Typical biolubricants have been extracted from living organisms, such as the synovial and tear fluids, which have been artificially reproduced in both tribology and the medicine domain, with numerous reports on the lubrication performances of various components.4–7 Typically, hyaluronic acid, extensively existing in organisms, has been gaining popularity due to its distinguished water-holding capacity and outstanding biocompatibility.8–10 The indication is that the contributive role for reducing the friction coefficient of hyaluronic acid in aqueous solution comes from its super hydrophilicity.9,10 Phospholipids, consisting of hydrophobic tails and a hydrophilic head, found in rich quantities in living joints, have also been found to act as a kind of effective lubricant, protecting the cartilage from damage.11–13 Recently, many efforts have focused on the surface-attached molecules in aqueous liquids.14,15 Hakala et al.16 reported that the formation of a protein layer significantly reduced friction and wear. Raviv and Chen et al.17,18 showed that polyelectrolyte brushes attached to sliding solid surfaces can provide a friction coefficient remarkably similar to those found in healthy joints. Meanwhile, effective components extracted from plants have also shed new light on research for environmental friendly lubricants. Exceptional lubrication performance was reported by Arad et al.19 using polysaccharides extracted from red algae, although the mechanism is still unclear. The mucilage of both Brasenia schreberi and aloe has good lubricity between two rubbing surfaces.20,21
There is strong interest in exploring the lubrication mechanism between two contact surfaces across such bio-aqueous media. In particular, silicon nitride ceramic, one of the major wear-resistant materials that possess high flexural strength, high hardness and good fracture resistance, can obtain an excellent lubrication condition.22,23 During the process of lubricating the molecular origins, a common running-in period has emerged together with the reduction of friction in the nano/micro gap between the sliding and the contacted surfaces.19–23 The behavior and changes of both surfaces and lubricants during the running-in process will be crucial for revealing the fundamental mechanism of friction reduction, which requires great efforts to be thoroughly understood.

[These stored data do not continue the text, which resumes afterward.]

===== config.mk =====
export PLATFORM = sky130hd
export DESIGN_NAME = adc_sample_packer
export DESIGN_NICKNAME = d
export VERILOG_FILES = /design/src/rtl/adc_sample_packer.sv
export SDC_FILE = /design/constraint.sdc
export NUM_CORES = 2
export LEC_CHECK = 0
export BUFFER_PORTS_ARGS = -buffer_cell sky130_fd_sc_hd__buf_2
export CAP_MARGIN = 20
export CORE_UTILIZATION = 66
export CTS_CLUSTER_SIZE = 14
export DETAILED_ROUTE_END_ITERATION = 8
export PLACE_DENSITY = 0.83
export SYNTH_ARGS = -nofsm -noshare
export SYNTH_HDL_FRONTEND = slang
export SYNTH_SLANG_ARGS = --single-unit

===== constraint.sdc =====
create_clock -name s01_axis_aclk -period 10.3 [get_ports s01_axis_aclk]
set_input_delay 0.515 -clock s01_axis_aclk [delete_from_list [all_inputs] [get_ports s01_axis_aclk]]
set_output_delay 0.515 -clock s01_axis_aclk [all_outputs]
set_load 0.03 [all_outputs]

===== src/rtl/adc_sample_packer.sv =====
// ADC sample packer: buffers the converter's 128-bit word stream in a FIFO and serialises each word into two 64-bit AXIS beats.
// Defining ADC_TEST_PATTERN_EN adds a test_mode input and an internal incrementing-pattern source.
module adc_sample_packer #(
    parameter int          DEPTH        = 16,
    parameter bit          LOW_FIRST    = 1'b1,
    parameter logic [63:0] PATTERN_SEED = 64'h007C_B66B_A55A_0000
) (
    input  logic                   s01_axis_aclk,
    input  logic                   m00_axis_aresetn,
    input  logic                   enable,
    input  logic                   clear_status,
`ifdef ADC_TEST_PATTERN_EN
    input  logic                   test_mode,
`endif
    input  logic [127:0]           s00_axis_tdata,
    input  logic                   s00_axis_tvalid,
    output logic [63:0]            m00_axis_tdata,
    output logic                   m00_axis_tvalid,
    input  logic                   m00_axis_tready,
    output logic                   overflow,
    output logic [31:0]            drop_count,
    output logic [$clog2(DEPTH):0] fifo_level
);
    localparam int          AW   = $clog2(DEPTH);
    localparam logic [AW:0] FULL = DEPTH[AW:0];

    if (DEPTH < 4 || DEPTH > 256 || (DEPTH & (DEPTH - 1)) != 0) begin : g_depth_check
        $error("DEPTH must be a power of two in 4..256");
    end

    // Reset input is active-high; assertion is immediate, release is retimed to the clock.
    logic [1:0] rst_pipe;
    logic       rst;

    always_ff @(posedge s01_axis_aclk or posedge m00_axis_aresetn) begin
        if (m00_axis_aresetn) rst_pipe <= 2'b11;
        else                  rst_pipe <= {rst_pipe[0], 1'b0};
    end
    assign rst = rst_pipe[1];

    logic         wr_req;
    logic [127:0] wr_data;

`ifdef ADC_TEST_PATTERN_EN
    logic        pat_phase;
    logic [63:0] pat_p;

    always_ff @(posedge s01_axis_aclk or posedge rst) begin
        if (rst) begin
            pat_phase <= 1'b0;
            pat_p     <= PATTERN_SEED;
        end else begin
            pat_phase <= test_mode ? ~pat_phase : 1'b0;
            if (test_mode && pat_phase && enable) pat_p <= pat_p + 64'd2;
        end
    end

    always_comb begin
        wr_req  = s00_axis_tvalid && enable;
        wr_data = s00_axis_tdata;
        if (test_mode) begin
            wr_req  = pat_phase && enable;
            wr_data = LOW_FIRST ? {pat_p + 64'd1, pat_p} : {pat_p, pat_p + 64'd1};
        end
    end
`else
    assign wr_req  = s00_axis_tvalid && enable;
    assign wr_data = s00_axis_tdata;
`endif

    logic [127:0]  mem [DEPTH];
    logic [AW-1:0] wr_ptr;
    logic [AW-1:0] rd_ptr;
    logic          full;
    logic          do_wr;
    logic          drop;
    logic          pop;
    logic          nempty_q;
    logic [127:0]  head;

    // Full is taken from the registered level, so a pop in the same cycle does not make room.
    assign full  = (fifo_level == FULL);
    assign do_wr = wr_req && !full;
    assign drop  = wr_req && full;
    assign head  = mem[rd_ptr];

    always_ff @(posedge s01_axis_aclk) begin
        if (do_wr) mem[wr_ptr] <= wr_data;
    end

    always_ff @(posedge s01_axis_aclk or posedge rst) begin
        if (rst) begin
            wr_ptr     <= '0;
            rd_ptr     <= '0;
            fifo_level <= '0;
            nempty_q   <= 1'b0;
        end else begin
            if (do_wr) wr_ptr <= wr_ptr + 1'b1;
            if (pop)   rd_ptr <= rd_ptr + 1'b1;
            nempty_q <= (fifo_level != '0);
            case ({do_wr, pop})
                2'b10:   fifo_level <= fifo_level + 1'b1;
                2'b01:   fifo_level <= fifo_level - 1'b1;
                default: fifo_level <= fifo_level;
            endcase
        end
    end

    // A clear in the same cycle as a drop wins; that drop is not counted.
    always_ff @(posedge s01_axis_aclk or posedge rst) begin
        if (rst) begin
            overflow   <= 1'b0;
            drop_count <= '0;
        end else if (clear_status) begin
            overflow   <= 1'b0;
            drop_count <= '0;
        end else if (drop) begin
            overflow <= 1'b1;
            if (drop_count != 32'hFFFF_FFFF) drop_count <= drop_count + 32'd1;
        end
    end

    function automatic logic [63:0] first_half(input logic [127:0] w);
        return LOW_FIRST ? w[63:0] : w[127:64];
    endfunction

    function automatic logic [63:0] second_half(input logic [127:0] w);
        return LOW_FIRST ? w[127:64] : w[63:0];
    endfunction

    typedef enum logic [1:0] {IDLE, BEAT0, BEAT1} state_t;

    state_t      state;
    logic [63:0] hold;

    // IDLE waits on the registered not-empty flag: fixed two-cycle write-to-first-beat latency.
    assign pop = ((state == IDLE) && nempty_q) ||
                 ((state == BEAT1) && m00_axis_tready && (fifo_level != '0));

    always_ff @(posedge s01_axis_aclk or posedge rst) begin
        if (rst) begin
            state           <= IDLE;
            hold            <= '0;
            m00_axis_tdata  <= '0;
            m00_axis_tvalid <= 1'b0;
        end else begin
            case (state)
                IDLE: begin
                    if (nempty_q) begin
                        hold            <= second_half(head);
                        m00_axis_tdata  <= first_half(head);
                        m00_axis_tvalid <= 1'b1;
                        state           <= BEAT0;
                    end
                end
                BEAT0: begin
                    if (m00_axis_tready) begin
                        m00_axis_tdata <= hold;
                        state          <= BEAT1;
                    end
                end
                BEAT1: begin
                    if (m00_axis_tready) begin
                        if (fifo_level != '0) begin
                            hold           <= second_half(head);
                            m00_axis_tdata <= first_half(head);
                            state          <= BEAT0;
                        end else begin
                            m00_axis_tvalid <= 1'b0;
                            state           <= IDLE;
                        end
                    end
                end
                default: begin
                    m00_axis_tvalid <= 1'b0;
                    state           <= IDLE;
                end
            endcase
        end
    end
endmodule
$ cat src/rtl/la_test_progress_reporter.sv
`default_nettype none
// ============================================================================
// Module   : la_test_progress_reporter
// Purpose  : Drives the test-progress pads watched by the DV benches. Firmware
//            issues step commands over the logic analyser. Each accepted step
//            is reported as BUSY for HOLD_CYCLES cycles and then as DONE or
//            FAIL. The block checks that steps arrive in order and mirrors its
//            state back on la_data_out.
// Ports    : wb_clk_i    - single clock
//            wb_rst_i    - asynchronous active-high reset
//            la_data_in  - [5:0] requested step, [6] strobe toggle,
//                          [7] fail flag, [8] abort
//            la_oenb     - LA output enables, active-low; commands are only
//                          taken while la_oenb[8:0] == 0
//            la_data_out - [5:0] step, [7:6] status, [15:8] error count,
//                          [16] overrun, [17] busy, all other bits 0
//            io_out      - step code at STEP_LSB, status at STAT_LSB
//            io_oeb      - constant pad enables, driven only on the used bits
// Revision : 1.0 - initial release
// ============================================================================
module la_test_progress_reporter #(
    parameter int STEP_W      = 6,
    parameter int MAX_STEP    = 16,
    parameter int HOLD_CYCLES = 16,
    parameter int STEP_LSB    = 20,
    parameter int STAT_LSB    = 36
) (
    input  logic        wb_clk_i,
    input  logic        wb_rst_i,
    input  logic [31:0] la_data_in,
    input  logic [31:0] la_oenb,
    output logic [31:0] la_data_out,
    output logic [37:0] io_out,
    output logic [37:0] io_oeb
);

    // The state encoding is the pad status code, so the status pins come
    // straight off the state flops.
    typedef enum logic [1:0] {
        ST_DONE = 2'b00,
        ST_FAIL = 2'b01,
        ST_BUSY = 2'b10,
        ST_IDLE = 2'b11
    } state_t;

    localparam int                CNT_W       = (HOLD_CYCLES > 1) ? $clog2(HOLD_CYCLES) : 1;
    localparam logic [CNT_W-1:0]  C_HOLD_LOAD = CNT_W'(HOLD_CYCLES - 1);
    localparam logic [STEP_W:0]   C_MAX_STEP  = (STEP_W + 1)'(MAX_STEP);

    state_t            state_q,   state_d;
    logic [STEP_W-1:0] step_q,    step_d;
    logic [7:0]        err_cnt_q, err_cnt_d;
    logic              overrun_q, overrun_d;
    logic              fail_q,    fail_d;
    logic              tgl_q,     tgl_d;
    logic [CNT_W-1:0]  cnt_q,     cnt_d;

    logic [STEP_W-1:0] w_req;
    logic              w_strobe;
    logic              w_fail_in;
    logic              w_abort;
    logic              w_evt;
    logic [STEP_W:0]   w_step_inc;
    logic [7:0]        w_err_inc;

    assign w_req      = la_data_in[STEP_W-1:0];
    assign w_strobe   = la_data_in[6];
    assign w_fail_in  = la_data_in[7];
    assign w_abort    = la_data_in[8];
    // tgl_q tracks the strobe even while the gate is closed, so a toggle made
    // while closed is absorbed and never fires later.
    assign w_evt      = (w_strobe != tgl_q) && (la_oenb[8:0] == 9'd0);
    assign w_step_inc = {1'b0, step_q} + {{STEP_W{1'b0}}, 1'b1};
    assign w_err_inc  = (err_cnt_q == 8'hFF) ? err_cnt_q : err_cnt_q + 8'd1;

    // Upper LA bits carry no command.
    logic unused_ok;
    assign unused_ok = ^{la_data_in[31:9], la_oenb[31:9]};

    always_comb begin
        state_d   = state_q;
        step_d    = step_q;
        err_cnt_d = err_cnt_q;
        overrun_d = overrun_q;
        fail_d    = fail_q;
        tgl_d     = w_strobe;
        cnt_d     = cnt_q;

        // Hold timer. It loads HOLD_CYCLES-1 on entry, so BUSY lasts exactly
        // HOLD_CYCLES cycles.
        if (state_q == ST_BUSY) begin
            if (cnt_q == '0) begin
                state_d = fail_q ? ST_FAIL : ST_DONE;
            end else begin
                cnt_d = cnt_q - 1'b1;
            end
        end

        // Commands override the timer only through abort or restart. A
        // command arriving while BUSY just flags overrun and lets the timer
        // run on.
        if (w_evt) begin
            if (w_abort || (w_req == '0)) begin
                step_d    = '0;
                state_d   = ST_IDLE;
                overrun_d = 1'b0;
            end else if (state_q == ST_BUSY) begin
                overrun_d = 1'b1;
            end else if (state_q == ST_FAIL) begin
                err_cnt_d = w_err_inc;
            end else if (({1'b0, w_req} == w_step_inc) && ({1'b0, w_req} <= C_MAX_STEP)) begin
                step_d  = w_req;
                fail_d  = w_fail_in;
                state_d = ST_BUSY;
                cnt_d   = C_HOLD_LOAD;
            end else begin
                state_d   = ST_FAIL;
                err_cnt_d = w_err_inc;
            end
        end
    end

    always_ff @(posedge wb_clk_i or posedge wb_rst_i) begin
        if (wb_rst_i) begin
            state_q   <= ST_IDLE;
            step_q    <= '0;
            err_cnt_q <= 8'd0;
            overrun_q <= 1'b0;
            fail_q    <= 1'b0;
            tgl_q     <= 1'b0;
            cnt_q     <= '0;
        end else begin
            state_q   <= state_d;
            step_q    <= step_d;
            err_cnt_q <= err_cnt_d;
            overrun_q <= overrun_d;
            fail_q    <= fail_d;
            tgl_q     <= tgl_d;
            cnt_q     <= cnt_d;
        end
    end

    // All outputs are plain wiring of flop values, so they are consistent
    // with each other in every cycle.
    always_comb begin
        io_out                        = '0;
        io_out[STEP_LSB +: STEP_W]    = step_q;
        io_out[STAT_LSB +: 2]         = state_q;

        io_oeb                        = '1;
        io_oeb[STEP_LSB +: STEP_W]    = '0;
        io_oeb[STAT_LSB +: 2]         = 2'b00;
    end

    assign la_data_out = {14'b0, (state_q == ST_BUSY), overrun_q, err_cnt_q, state_q, step_q};

endmodule
`default_nettype wire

Lactic acid, a simple compound with the chemical formula CH3C(OH)COOH, has a hydroxyl group adjacent to the carboxyl group, making it an alpha-hydroxy acid. It can be constantly produced in the living body and also exists in some dairy foods, but has rarely been studied as a kind of lubricant. Some related investigations have been reported. Kim and Langer24 evaluated the lubrication performance of the biodegradable polyether networks that were copolymerized with oligomers of lactic acid. McKinney et al.25 measured the Knoop hardness and pin-and-disc-wear of a commercial silver-sintered glass-ionomer cement that had been preconditioned in lactic acid, decreasing the hardness through chemical dissolution. Yoshida et al.26 obtained a super low coefficient of friction (0.01) at the end of a sliding test of tetrahedral amorphous carbon (ta-C) lubricated with lactic acid. This study also indicates that lactic acid can efficiently reduce the sliding friction of glass surfaces in aqueous solution. Through the study of the lubricating characteristics of a lactic acid solution, our work aims to explore the lubrication mechanism of such a system and to discover how to shorten the running-in time and reduce material wear. We propose that this lubrication could be used in silicon nitride bearings after further improvements of some existing limitations, such as the brittleness of glass and the acidic environment of the lubricant.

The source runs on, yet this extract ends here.